AMEN! And the totally bizarre thing is that ELMM gets the results but....habits are refractory.

I'm a perfect example of that. Got fantastic results with ELMM...and then my 'food issues' kicked up.

I've become a firm believer in Guyanet's food reward theory. I think he hit upon something quite profound there - but the reason I go to food for comfort lies deeper than that.
Diana said…
Gianni, not to get personal here but something tells me that you are obsessed with working out, young, male, and obsessed with a certain kind of Hollywood good looks.

Speaking only for myself - but venturing a guess about the commenters here, please anyone correct me if I am wrong - we are not about that at all.

We are people who have had to struggle with weight, and want to maintain a healthy normal weight.

There is a huge difference between that and the 'buns of steel' Hollywood bullshit image you are talking about.

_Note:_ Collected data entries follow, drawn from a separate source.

Source: an optimization exercise on an open RTL-to-GDS flow (aim: small area, a short achievable clock period and few clock cycles per item). Production flows keep margins and buffers that such runs may drop.
RTL that was checked went through simulation tests only; none was proved equivalent to the original.

==> run a <==
Design sge_fec_esc, start of the top module:
module sge_fec_esc (
    input  wire       clk,
    input  wire       rst,
    input  wire       in_valid,
    output wire       in_ready,
    input  wire [7:0] in_data,
    input  wire       in_last,
    output wire       out_valid,
    input  wire       out_ready,
    output wire [7:0] out_data,
    output wire       out_last
);
Settings: LEC_CHECK=0, CAP_MARGIN=20, CORE_MARGIN=2, CORE_UTILIZATION=70, CTS_BUF_LIST=sky130_fd_sc_hd__clkbuf_8, CTS_CLUSTER_DIAMETER=40, CTS_CLUSTER_SIZE=16, SETUP_SLACK_MARGIN=1.9, SLEW_MARGIN=20; clock period 4.0 ns.
run.sh (not shown) runs the stock make flow with config.mk's settings and CLKGATE_MAP_FILE= SYNTH_SCRIPT=/design/flow/synth_recipe.tcl, a recipe that flattens the netlist after the stock synthesis.
==> run b: changes against run a <==
--- a/flow/design.v
+++ b/flow/design.v
@@ -5,47 +5,34 @@
     input  wire [7:0] sym,
     output wire [7:0] par_out
 );
     reg  [255:8] q;           
     reg  [7:0]   fbd;
-    reg  e03;
-    reg  e05;
-    reg  e09;
-    reg  e0a;
-    reg  e11;
-    reg  e14;
-    reg  e21;
-    reg  e28;
-    reg  e41;
-    reg  e60;
-    reg  e81;
-    reg  e88;
-    reg  e90;
-    reg  ec0;
+    reg  [7:0]   fbdl_n;      
+    wire [7:0]   fbdl = ~fbdl_n;
     wire m01 = fbd[0];
     wire m02 = fbd[1];
     wire m04 = fbd[2];
     wire m08 = fbd[3];
     wire m10 = fbd[4];
     wire m20 = fbd[5];
     wire m40 = fbd[6];
     wire m80 = fbd[7];
-    wire m03 = e03;
-    wire m05 = e05;
-    wire m09 = e09;
-    wire m0a = e0a;
-    wire m11 = e11;
-    wire m14 = e14;
-    wire m21 = e21;
-    wire m28 = e28;
-    wire m41 = e41;
-    wire m60 = e60;
-    wire m81 = e81;
-    wire m88 = e88;
-    wire m90 = e90;
-    wire mc0 = ec0;
-    wire ma0 = m20 ^ m80;
+    wire m03 = m01 ^ m02;
+    wire m05 = m01 ^ m04;
+    wire m09 = m01 ^ m08;
+    wire m0a = m02 ^ m08;
+    wire m11 = m01 ^ m10;
+    wire m14 = m04 ^ m10;
+    wire m21 = m01 ^ m20;
+    wire m28 = m08 ^ m20;
+    wire m41 = m01 ^ m40;
+    wire m60 = m20 ^ m40;
+    wire m81 = m01 ^ m80;
+    wire m88 = m08 ^ m80;
+    wire m90 = m10 ^ m80;
+    wire mc0 = m40 ^ m80;
     wire m07 = m02 ^ m05;
     wire m0b = m01 ^ m0a;
     wire m0e = m04 ^ m0a;
     wire m0f = m05 ^ m0a;
     wire m13 = m02 ^ m11;
@@ -78,11 +65,10 @@
     wire m69 = m09 ^ m60;
     wire m6a = m0a ^ m60;
     wire m85 = m04 ^ m81;
     wire m8c = m04 ^ m88;
     wire m8d = m05 ^ m88;
-    wire m91 = m01 ^ m90;
     wire m93 = m03 ^ m90;
     wire m95 = m05 ^ m90;
     wire m98 = m08 ^ m90;
     wire m9a = m0a ^ m90;
     wire m9c = m14 ^ m88;
@@ -111,13 +97,10 @@
     wire m3f = m0a ^ m35;
     wire m46 = m05 ^ m43;
     wire m47 = m04 ^ m43;
     wire m4d = m04 ^ m49;
     wire m4e = m04 ^ m4a;
-    wire m4f = m04 ^ m4b;
-    wire m52 = m03 ^ m51;
-    wire m53 = m02 ^ m51;
     wire m56 = m02 ^ m54;
     wire m57 = m02 ^ m55;
     wire m58 = m09 ^ m51;
     wire m59 = m08 ^ m51;
     wire m5b = m10 ^ m4b;
@@ -132,28 +115,25 @@
     wire m6f = m05 ^ m6a;
     wire m73 = m13 ^ m60;
     wire m76 = m13 ^ m65;
     wire m77 = m13 ^ m64;
     wire m78 = m10 ^ m68;
-    wire m79 = m10 ^ m69;
     wire m7a = m10 ^ m6a;
     wire m7b = m11 ^ m6a;
     wire m7e = m14 ^ m6a;
     wire m7f = m15 ^ m6a;
     wire m87 = m02 ^ m85;
-    wire m8e = m02 ^ m8c;
     wire m96 = m80 ^ m16;
     wire m97 = m02 ^ m95;
     wire m9b = m01 ^ m9a;
     wire m9d = m01 ^ m9c;
     wire m9e = m02 ^ m9c;
     wire m9f = m03 ^ m9c;
     wire ma3 = m80 ^ m23;
     wire ma4 = m21 ^ m85;
     wire ma5 = m20 ^ m85;
     wire ma6 = m16 ^ mb0;
-    wire ma7 = m0e ^ ma9;
     wire mab = m02 ^ ma9;
     wire mac = m20 ^ m8c;
     wire mae = m07 ^ ma9;
     wire maf = m23 ^ m8c;
     wire mb3 = m02 ^ mb1;
@@ -178,35 +158,63 @@
     wire md9 = m08 ^ md1;
     wire mda = m10 ^ mca;
     wire mdb = m0a ^ md1;
     wire mdc = m08 ^ md4;
     wire mdd = m09 ^ md4;
-    wire mde = m0a ^ md4;
     wire mdf = m0b ^ md4;
     wire me3 = m03 ^ me0;
     wire me4 = m04 ^ me0;
     wire me5 = m80 ^ m65;
     wire me6 = m0e ^ me8;
     wire me7 = m07 ^ me0;
     wire mea = m02 ^ me8;
     wire meb = m03 ^ me8;
     wire mec = m04 ^ me8;
     wire mee = m0e ^ me0;
-    wire mef = m07 ^ me8;
     wire mf1 = m01 ^ mf0;
-    wire mf2 = m02 ^ mf0;
     wire mf4 = m04 ^ mf0;
     wire mf5 = m05 ^ mf0;
     wire mf6 = m16 ^ me0;
     wire mf7 = m07 ^ mf0;
     wire mf8 = m08 ^ mf0;
     wire mfb = m0b ^ mf0;
     wire mfc = m14 ^ me8;
     wire mfd = m15 ^ me8;
     wire mfe = m0e ^ mf0;
     wire mff = m0f ^ mf0;
-    wire [255:0] prod;
+    wire l01 = fbdl[0];
+    wire l02 = fbdl[1];
+    wire l04 = fbdl[2];
+    wire l08 = fbdl[3];
+    wire l10 = fbdl[4];
+    wire l20 = fbdl[5];
+    wire l40 = fbdl[6];
+    wire l80 = fbdl[7];
+    wire l03 = l01 ^ l02;
+    wire l0a = l02 ^ l08;
+    wire l0c = l04 ^ l08;
+    wire l24 = l04 ^ l20;
+    wire l48 = l08 ^ l40;
+    wire l60 = l20 ^ l40;
+    wire la0 = l20 ^ l80;
+    wire lc0 = l40 ^ l80;
+    wire l0d = l01 ^ l0c;
+    wire l0e = l02 ^ l0c;
+    wire l4b = l03 ^ l48;
+    wire l4c = l04 ^ l48;
+    wire l70 = l10 ^ l60;
+    wire la4 = l04 ^ la0;
+    wire lb0 = l10 ^ la0;
+    wire ld0 = l10 ^ lc0;
+    wire l4f = l03 ^ l4c;
+    wire l7a = l0a ^ l70;
+    wire la7 = l03 ^ la4;
+    wire lbd = l0d ^ lb0;
+    wire lde = ld0 ^ l0e;
+    wire lef = la4 ^ l4b;
+    wire lf4 = ld0 ^ l24;
+    wire [247:0] prod;
     assign prod[7:0] = {mb4, mee, mf7, m7b, m3d, m1e, mbb, m69};
     assign prod[15:8] = {m1b, m16, m0b, m05, m02, m81, m5b, m36};
     assign prod[23:16] = {m9f, md0, me8, mf4, m7a, mbd, m41, m3f};
     assign prod[31:24] = {mda, mb7, m5b, m2d, m16, m0b, mdf, mb5};
     assign prod[39:32] = {md1, mb9, m5c, mae, md7, m6b, me4, ma3};
@@ -234,46 +242,18 @@
     assign prod[215:208] = {m14, m9e, mcf, m67, mb3, md9, m78, m28};
     assign prod[223:216] = {m85, m47, ma3, md1, m68, m34, m1f, m0a};
     assign prod[231:224] = {m67, md4, m6a, mb5, mda, m6d, m51, mcf};
     assign prod[239:232] = {m17, m9c, m4e, m27, m93, mc9, m73, m2e};
     assign prod[247:240] = {m54, mfe, mff, m7f, mbf, m5f, mfb, ma9};
-    assign prod[255:248] = {ma7, mf4, m7a, mbd, mde, mef, md0, m4f};
-    wire [7:0] early = sym ^ q[255:248];
-    assign par_out = q[255:248] ^ prod[255:248];
-    wire [7:0] fb  = zero ? 8'h00 : (early ^ prod[255:248]);
-    wire e03_n = zero ? 1'b0 : (early[0] ^ early[1] ^ m9f);
-    wire e05_n = zero ? 1'b0 : (early[0] ^ early[2] ^ ma0);
-    wire e09_n = zero ? 1'b0 : (early[0] ^ early[3] ^ m91);
-    wire e0a_n = zero ? 1'b0 : (early[1] ^ early[3] ^ m0e);
-    wire e11_n = zero ? 1'b0 : (early[0] ^ early[4] ^ mf2);
-    wire e14_n = zero ? 1'b0 : (early[2] ^ early[4] ^ m52);
-    wire e21_n = zero ? 1'b0 : (early[0] ^ early[5] ^ m35);
-    wire e28_n = zero ? 1'b0 : (early[3] ^ early[5] ^ ma4);
-    wire e41_n = zero ? 1'b0 : (early[0] ^ early[6] ^ mbb);
-    wire e60_n = zero ? 1'b0 : (early[5] ^ early[6] ^ m8e);
-    wire e81_n = zero ? 1'b0 : (early[0] ^ early[7] ^ me8);
-    wire e88_n = zero ? 1'b0 : (early[3] ^ early[7] ^ m79);
-    wire e90_n = zero ? 1'b0 : (early[4] ^ early[7] ^ m1a);
-    wire ec0_n = zero ? 1'b0 : (early[6] ^ early[7] ^ m53);
+    wire [7:0] prod31 = {la7, lf4, l7a, lbd, lde, lef, ld0, l4f};
+    assign par_out = q[255:248] ^ prod31;
+    wire [7:0] fb  = zero ? 8'h00 : (sym ^ q[255:248] ^ prod31);
     always @(posedge clk) begin
         if (en) begin
-            q   <= {q[247:8], 8'h00} ^ prod[247:0];
-            fbd <= fb;
-            e03 <= e03_n;
-            e05 <= e05_n;
-            e09 <= e09_n;
-            e0a <= e0a_n;
-            e11 <= e11_n;
-            e14 <= e14_n;
-            e21 <= e21_n;
-            e28 <= e28_n;
-            e41 <= e41_n;
-            e60 <= e60_n;
-            e81 <= e81_n;
-            e88 <= e88_n;
-            e90 <= e90_n;
-            ec0 <= ec0_n;
+            q      <= {q[247:8], 8'h00} ^ prod;
+            fbd    <= fb;
+            fbdl_n <= ~fb;
         end
     end
 endmodule
 module sge_escaper (
     input  wire       clk,
@@ -339,10 +319,11 @@
     reg [7:0] pos;
     reg       par_ph;          
     reg       pad;             
     reg       fin;             
     reg       flush;           
+    reg [7:0] symz;            
     reg       cv;              
     reg [7:0] cd;
     reg       cl;
     assign in_ready = in_rdy;
     wire in_fire = in_valid && se;
@@ -350,12 +331,11 @@
     wire c_free   = !cv || esc_ready;
     wire src_ok   = par_ph || pad || mv;
     wire step     = flush || (c_free && src_ok);
     wire take     = step && !par_ph && !pad;
     wire [7:0] par31;
-    wire [7:0] sym      = pad ? 8'h00 : md;
-    wire [7:0] cod_data = par_ph ? par31 : sym;
+    wire [7:0] cod_data = par_ph ? par31 : symz;
     wire       cod_last = par_ph && fin && (pos == 8'd254);
     wire       wrap     = (pos == 8'd254);
     wire       to_par   = (pos == 8'd222);
     wire [7:0] pos_n    = !step ? pos    : wrap ? 8'd0 : pos + 8'd1;
     wire       par_ph_n = !step ? par_ph : wrap ? 1'b0 : (par_ph || to_par);
@@ -372,10 +352,11 @@
             in_rdy <= 1'b1;
             pos    <= 8'd223;
             par_ph <= 1'b1;
             flush  <= 1'b1;
             pad    <= 1'b0;
+            symz   <= 8'h00;
             cv     <= 1'b0;
         end else begin
             mv   <= mv_n;
             md   <= md_n;
             ml   <= ml_n;
@@ -389,10 +370,11 @@
             pad    <= pad_n;
             if (step && wrap)
                 flush <= 1'b0;
             if (take)
                 fin <= ml;
+            symz <= (par_ph_n || pad_n) ? 8'h00 : md_n;
             if (c_free) begin
                 cv <= step && !flush;
                 cd <= cod_data;
                 cl <= cod_last;
             end
@@ -400,11 +382,11 @@
     end
     sge_rs_encoder u_rs (
         .clk     (clk),
         .en      (step),
         .zero    (par_ph),
-        .sym     (sym),
+        .sym     (symz),
         .par_out (par31)
     );
     sge_escaper u_esc (
         .clk       (clk),
         .rst       (rst),
==> flow/config.mk (replaced) <==
export PLATFORM = sky130hd
export DESIGN_NAME = sge_fec_esc
export DESIGN_NICKNAME = sge_fec_esc
export VERILOG_FILES = /design/flow/design.v
export SDC_FILE = /design/flow/constraint.sdc
export NUM_CORES = 4
export LEC_CHECK = 0
export CAP_MARGIN = 20
export CORE_MARGIN = 2
export CORE_UTILIZATION = 70
export SETUP_SLACK_MARGIN = 2.0
export SLEW_MARGIN = 20
==> notes.md <==
                                                                                          run a                      run b
Fraction of cell area in non-clock buffers                                                4.90%                      10.5%
Commonest non-fill, non-tap cell in the layout                         sky130_fd_sc_hd__xnor2_1  sky130_fd_sc_hd__edfxtp_1
Pin count of the biggest net entering global routing                                         76                         74
Crit Reg-Reg Endpoint                                                               u_rs.q[240]                 u_rs.q[81]
Shortest clock period the worst path allows after layout                                2.09 ns                    2.28 ns
Critical Path Start                                                                 u_rs.fbd[2]                u_rs.fbd[1]
Final core area utilization                                                               81.6%                      94.4%
Outcome                                                                timing/DRC/antenna clean   timing/DRC/antenna clean
GR Util All Layers                                                                        30.8%                      36.2%
Parity-gate share of the synthesized area counting xor and xnor cells                     27.7%                      27.8%
Logic depth of the worst register-to-register path                                            3                          9
WP buf/inv                                                                                    1                          6
No functional check of the RTL was part of any run of this note.


==> v38 <==
Another version of the RTL of sge_fec_esc (not shown whole).
clock: 4.0 ns
lec_check: 0
cap_margin: 20
core_margin: 2
core_utilization: 40
setup_slack_margin: 1.8
slew_margin: 20
==> inputs of v11, as changes to v38 <==
- SETUP_SLACK_MARGIN: 1.8 -> 2.3
==> comparison table <==
quantity	v11	v38
Later-pin clock latency in the skew report	570 ps	590 ps
Ant. Diodes	0	1
Grt met1 use	35.14%	37.41%
Total GRT Usage	28.84%	29.59%
Number of buffers inserted to repair setup after CTS	302	296
Arrival time at the worst endpoint	3450 ps	3280 ps
Violation count after the first detailed-route iteration	1,561	1,492
Area added between synthesis and finish	73.73%	77.66%
Number of instances in the placed design	1,742	1,735
GR met3 Demand/Resource	6.402%	6.370%
Outcome	finished clean	finished clean
Period utilisation layout	78.34%	74.82%
Via count of the first global-routing pass	12,510	12,350
Worst clock skew	35.69 ps	37.07 ps
Hold WS	523.6 ps	512.9 ps
Fill cell count	2,247	2,149
Buffers outside the clock class	519	529
Final Util	69.96%	71.55%
No functional check of the RTL was part of any run of this note.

Eat less, move more, may very well not make you as ripped as a professional body builder, or as skinny as a supermodel. For that, you probably need drugs.

But ELMM, consistently applied, equals weight loss. It does. Been there, done that. Actually, doing that.
bentleyj74 said…
ELMM will make you as ripped as you decide to commit to being. Body fat is determined by calorie excess, muscle mass is developed with exercise. There are absolutely completely shredded body builders and athletes of all flavors who profess every imaginable dietary philosophy. You should get out more Gianni :).
Diana said…
I deleted a question to Evie about the gender of the babies because I stupidly put it before looking at the study itself, which gave the breakdown: 23 boys and 21 girls. But I'd still like to know the ethnicity of the babies.
CarbSane said…

Right now I'm behind in responding to comments due to that thing called life ... in a good way, as I plan on having a relaxing day.

Some may have noticed some disappearing comments, and I'll apologize to James Krieger because it wasn't his fault he spent so much time engaging the person who precipitated this action.

All comments by people who cross post in two-faced fashion on the blog in question have been moved to spam. They may or may not be reinstituted as time and consideration allow, but here's the bottom line.

If the blogger in question wants to participate here, she'll cease and desist the shadow blogging and commenting. That goes for those commenting as well. I have no time for jr high nonsense.

Can we get back to constructive discussion about the STUDIES in this post PLEASE?
Anonymous said…
Ok to continue the discussion on the paper. I'm a little confused about Whoo's statement here:

Whoo: If infants have a higher NEAT and are less fat, you are assuming the NEAT is hard wired and makes them less fat...maybe they store less fat and so have a higher NEAT, to get all Gary Taubes on you.

Is she trying to imply that the diet of the 12 week old infants is what makes the store less fat and drives their higher NEAT? Isn't that what we are talking about? That's what Taubes says about adults no? I really doubt the 12 week old have significant different dietary choices from each other.